生物兵器禁止条約 再検討会議 ウクライナ情勢めぐり紛糾

細菌やウイルスを利用した生物兵器を禁止する条約の再検討会議が始まり、新型コロナウイルスの感染拡大の教訓を踏まえ、ウイルスなどが兵器に転用されるのを防ぐ議論が行われる見通しです。
一方でウクライナ情勢をめぐるロシアと欧米などの対立も表面化し、会議は初日から紛糾しています。

生物兵器の開発や貯蔵を禁止する生物兵器禁止条約の再検討会議は28日、スイスのジュネーブにある国連ヨーロッパ本部で6年ぶりに始まりました。

会議では、新型コロナウイルスのパンデミックを踏まえ、細菌やウイルスに関する最新の科学的な情報の共有や、兵器への転用が疑われる場合の検証の方法などをめぐって、議論が行われる見通しです。

冒頭、国連の軍縮部門のトップを務める中満泉 事務次長が「パンデミックは感染症が壊滅的な被害をもたらすことを示し、生物学的な脅威が注目された。条約の50年の歴史を通じて、各国は地政学的な困難に直面しながらも成果を上げてきた」と述べ、協力を呼びかけました。
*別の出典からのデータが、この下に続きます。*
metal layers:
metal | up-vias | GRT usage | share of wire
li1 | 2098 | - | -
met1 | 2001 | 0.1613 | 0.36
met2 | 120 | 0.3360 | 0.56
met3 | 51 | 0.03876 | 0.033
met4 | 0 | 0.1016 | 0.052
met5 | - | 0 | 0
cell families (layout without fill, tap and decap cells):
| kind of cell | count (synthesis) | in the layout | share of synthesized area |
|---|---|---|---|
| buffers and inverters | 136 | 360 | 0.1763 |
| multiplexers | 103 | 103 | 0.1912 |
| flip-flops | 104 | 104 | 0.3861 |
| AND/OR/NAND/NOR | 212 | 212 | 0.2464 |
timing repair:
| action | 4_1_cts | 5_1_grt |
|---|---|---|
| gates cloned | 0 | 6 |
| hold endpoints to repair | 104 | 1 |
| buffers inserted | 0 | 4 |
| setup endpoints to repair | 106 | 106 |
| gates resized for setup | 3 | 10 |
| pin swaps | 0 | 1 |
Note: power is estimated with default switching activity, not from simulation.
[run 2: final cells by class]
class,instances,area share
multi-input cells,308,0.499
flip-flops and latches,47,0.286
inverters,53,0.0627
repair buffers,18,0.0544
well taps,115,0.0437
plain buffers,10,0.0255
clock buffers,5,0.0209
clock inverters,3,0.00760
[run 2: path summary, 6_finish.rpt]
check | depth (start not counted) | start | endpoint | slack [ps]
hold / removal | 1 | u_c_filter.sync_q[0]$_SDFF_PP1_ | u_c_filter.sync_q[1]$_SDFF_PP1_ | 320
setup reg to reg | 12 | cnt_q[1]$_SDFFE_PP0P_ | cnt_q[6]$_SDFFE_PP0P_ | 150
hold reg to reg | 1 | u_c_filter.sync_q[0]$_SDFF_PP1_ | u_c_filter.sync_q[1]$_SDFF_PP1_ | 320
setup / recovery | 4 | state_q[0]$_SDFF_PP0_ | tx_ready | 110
## src/rtl/mux_chip_nto1_arb_pkg.sv

```systemverilog
// Shared constants and helpers for the N-to-1 registered mux chip.
package mux_chip_nto1_arb_pkg;

  typedef enum int unsigned {
    MUX_MODE_FIXED = 0,
    MUX_MODE_RR    = 1
  } mux_mode_e;

  // ceil(log2(n)), never below 1 so that select ports stay at least one bit wide
  function automatic int unsigned mux_clog2(input int unsigned n);
    int unsigned r;
    r = 0;
    for (int unsigned k = 0; k < 32; k++) begin
      if ((64'd1 << r) < 64'(n)) r++;
    end
    return (r < 1) ? 1 : r;
  endfunction

endpackage

```

## src/rtl/mux_rr_grant.sv

```systemverilog
// Combinational round-robin search: first valid channel at or after rr_ptr, wrapping.
module mux_rr_grant #(
  parameter int unsigned CHANNELS = 4,
  parameter int unsigned SEL_W    = 2
) (
  input  logic [CHANNELS-1:0] in_valid,
  input  logic [SEL_W-1:0]    rr_ptr,
  output logic [SEL_W-1:0]    grant,
  output logic                grant_valid
);

  always_comb begin
    int unsigned idx;
    idx         = 0;
    grant       = '0;
    grant_valid = 1'b0;
    for (int unsigned k = 0; k < CHANNELS; k++) begin
      idx = (32'(rr_ptr) + k) % CHANNELS;
      if (!grant_valid && in_valid[idx]) begin
        grant       = SEL_W'(idx);
        grant_valid = 1'b1;
      end
    end
  end

endmodule

```

## src/rtl/mux_chip_nto1_arb.sv

```systemverilog
// N-channel registered multiplexer with valid/ready handshake and either
// fixed (sel) or round-robin channel selection.
module mux_chip_nto1_arb
  import mux_chip_nto1_arb_pkg::*;
#(
  parameter  int unsigned WIDTH    = 8,
  parameter  int unsigned CHANNELS = 4,
  parameter  int unsigned MODE     = 1,
  localparam int unsigned SEL_W    = mux_clog2(CHANNELS)
) (
  input  logic                      clk,
  input  logic                      reset,
  input  logic [CHANNELS*WIDTH-1:0] in_data,
  input  logic [CHANNELS-1:0]       in_valid,
  output logic [CHANNELS-1:0]       in_ready,
  input  logic [SEL_W-1:0]          sel,
  output logic [WIDTH-1:0]          out_data,
  output logic                      out_valid,
  input  logic                      out_ready,
  output logic [SEL_W-1:0]          out_chan
);

  logic [SEL_W-1:0] rr_ptr;
  logic [SEL_W-1:0] grant;
  logic             grant_valid;
  logic             can_accept;
  logic             take;
  logic [WIDTH-1:0] grant_data;
  logic             unused_sel_ptr;

  // sel is ignored in round-robin mode and rr_ptr stays at zero in fixed mode
  assign unused_sel_ptr = ^{sel, rr_ptr};

  if (MODE == MUX_MODE_RR) begin : g_rr
    mux_rr_grant #(
      .CHANNELS (CHANNELS),
      .SEL_W    (SEL_W)
    ) u_grant (
      .in_valid    (in_valid),
      .rr_ptr      (rr_ptr),
      .grant       (grant),
      .grant_valid (grant_valid)
    );
  end else begin : g_fixed
    always_comb begin
      grant       = sel;
      grant_valid = (32'(sel) < CHANNELS) && in_valid[sel];
    end
  end

  assign can_accept = !out_valid || out_ready;

  always_comb begin
    in_ready = '0;
    if (!reset && can_accept && grant_valid) in_ready[grant] = 1'b1;
  end

  assign take = |in_ready;

  always_comb begin
    grant_data = '0;
    for (int unsigned c = 0; c < CHANNELS; c++) begin
      if (SEL_W'(c) == grant) grant_data = in_data[c*WIDTH +: WIDTH];
    end
  end

  // An accept takes priority over a drain, so a simultaneous pair keeps out_valid high
  always_ff @(posedge clk) begin
    if (reset) begin
      out_valid <= 1'b0;
      out_data  <= '0;
      out_chan  <= '0;
      rr_ptr    <= '0;
    end else if (take) begin
      out_valid <= 1'b1;
      out_data  <= grant_data;
      out_chan  <= grant;
      if (MODE == MUX_MODE_RR) begin
        rr_ptr <= (grant == SEL_W'(CHANNELS - 1)) ? '0 : grant + SEL_W'(1);
      end
    end else if (out_ready) begin
      out_valid <= 1'b0;
    end
  end

endmodule

```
これを受けて、各国の代表からは「生物分野の開発が悪用されないかを調べる国際機関を設立すべきだ」などといった意見が出されました。

一方で、ロシアの代表は「アメリカとウクライナが条約に違反して合同で生物兵器の開発を進めているというわれわれの懸念に、何ら回答が示されていない」と主張し、これに対してヨーロッパ諸国や日本などの代表は「条約を利用して根拠のない主張を行っている」と強く反論しました。

会議は来月16日まで開かれますが、ウクライナ情勢をめぐり各国の対立が続く中、条約の強化に向けた最終文書を採択することができるのか、予断を許さない情勢です。